I am concerned that we are failing to take a holistic and fully imaginative approach to upgrading the ambiance of streets like Goldhawk Road. What I always notice when travelling from Holland Park into Shepherds Bush is the sudden proliferation of security shutters in front of shops, and satellite dishes covering frontages – classic indicators of blight and underperformance.
On a Sunday morning the eastern section of Goldhawk Road can feel like a conflict zone in post-curfew lockdown. Ugly metal shutters cover more than half of business premises, and satellite dishes bubble and pustulate from the front faces of what were once attractive historic buildings.
Relocating satellite dishes to more sensitive sites on a building is not that expensive. Neither is removing an external security shutter or replacing it with a much less obtrusive open-linked internal grill.
The challenge lies in the fact that these are usually on private property where the council lacks powers. But if we are spending nearly £4 million on new paving and street trees, surely it is worth spending a little more to achieve a genuinely good result. In fact I would argue that the first tranche of any street improvement budget should always be spent trying to remove satellite dishes and security shutters, via grants or access to pre-funded council contractors.
You’re partly missing the point here.
A lot of the shutters are on empty shops. last count (2 weeks ago) between Askew Road and Goldhawk Road station there were 25 empty shops. another 20-odd retail units are presently being built!
This is idiocy. What this council must do is reverse the previous council policy of allowing/encouraging/insisting on retail elements to every new development. When we opposed the retail element of the Augustus Close development a few years back we were told Goldhawk Road was an unsuitable environment for residential use at ground floor level; a curious view for planning officers to take in a road which still has mainly residential at ground floor level including the house I have lived in since 1987!
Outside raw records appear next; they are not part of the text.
$ cat src/design/assert_macros.svh
// Assertion macros for the Playfair digraph encryptor.
// Included by RTL files that carry concurrent checks; no other dependencies.
`ifndef ASSERT_MACROS_SVH
`define ASSERT_MACROS_SVH

`ifndef SYNTHESIS

// Check a property at every rising clock edge outside reset.
`define ASSERT_CLK(label, clk, rst, prop, msg) \
   label: assert property (@(posedge clk) disable iff (rst) (prop)) else $error(msg);

// Check that a condition is followed by a consequence in the next cycle.
`define ASSERT_NEXT(label, clk, rst, ante, cons, msg) \
   label: assert property (@(posedge clk) disable iff (rst) (ante) |=> (cons)) else $error(msg);

`else

`define ASSERT_CLK(label, clk, rst, prop, msg)
`define ASSERT_NEXT(label, clk, rst, ante, cons, msg)

`endif

`endif

$ cat src/design/pf_pkg.sv
// Shared constants, types and helpers for the Playfair digraph encryptor.
// No dependencies.
`timescale 1ns / 1ps

package pf_pkg;

   localparam int LETTER_W          = 5;
   localparam int GRID_SIZE_DEFAULT = 5;
   localparam int CELL_COUNT        = 25;
   localparam int CELLS_PER_WORD    = 10;
   localparam int WIDE_W            = 50;
   localparam int BOTTOM_W          = 25;
   localparam int CSR_DATA_W        = 50;
   localparam int CSR_INDEX_W       = 2;

   localparam logic [LETTER_W-1:0] LETTER_I     = 5'd8;
   localparam logic [LETTER_W-1:0] LETTER_J     = 5'd9;
   localparam logic [LETTER_W-1:0] LETTER_MAX   = 5'd25;
   localparam logic [LETTER_W-1:0] FILLER_RESET = 5'd23;

   localparam logic OP_LETTER = 1'b0;
   localparam logic OP_FLUSH  = 1'b1;

   localparam logic [CSR_INDEX_W-1:0] CSR_ROWS_UPPER  = 2'd0;
   localparam logic [CSR_INDEX_W-1:0] CSR_ROWS_MIDDLE = 2'd1;
   localparam logic [CSR_INDEX_W-1:0] CSR_ROW_BOTTOM  = 2'd2;
   localparam logic [CSR_INDEX_W-1:0] CSR_FILLER      = 2'd3;

   typedef struct packed {
      logic [LETTER_W-1:0] first;
      logic [LETTER_W-1:0] second;
      logic                padded;
   } pair_type;

   // J folds onto I.
   function automatic logic [LETTER_W-1:0] map_letter(input logic [LETTER_W-1:0] v);
      return (v == LETTER_J) ? LETTER_I : v;
   endfunction

endpackage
Needless too say the retail units fronting Augustus Close have never been in use for long with a procession of traders in short order. If the council can see sense and grant change of use for e.g. 105 Goldhawk Road, it could have done the same for Town House Studios, Carpetright, the Harvest petrol station and other developments.
Thanks Paul, I agree 100%. There is excess retail space all over Hammersmith around me, empty units along King Street and in Kings Mall and yet as you rightly observe more is robotically added at every time a new development goes up. Council planners are wrong to rule out residential at ground level. With some design attention around privacy and security, it can work fine for many people, and would bring a welcome mix of tone and activity to a street.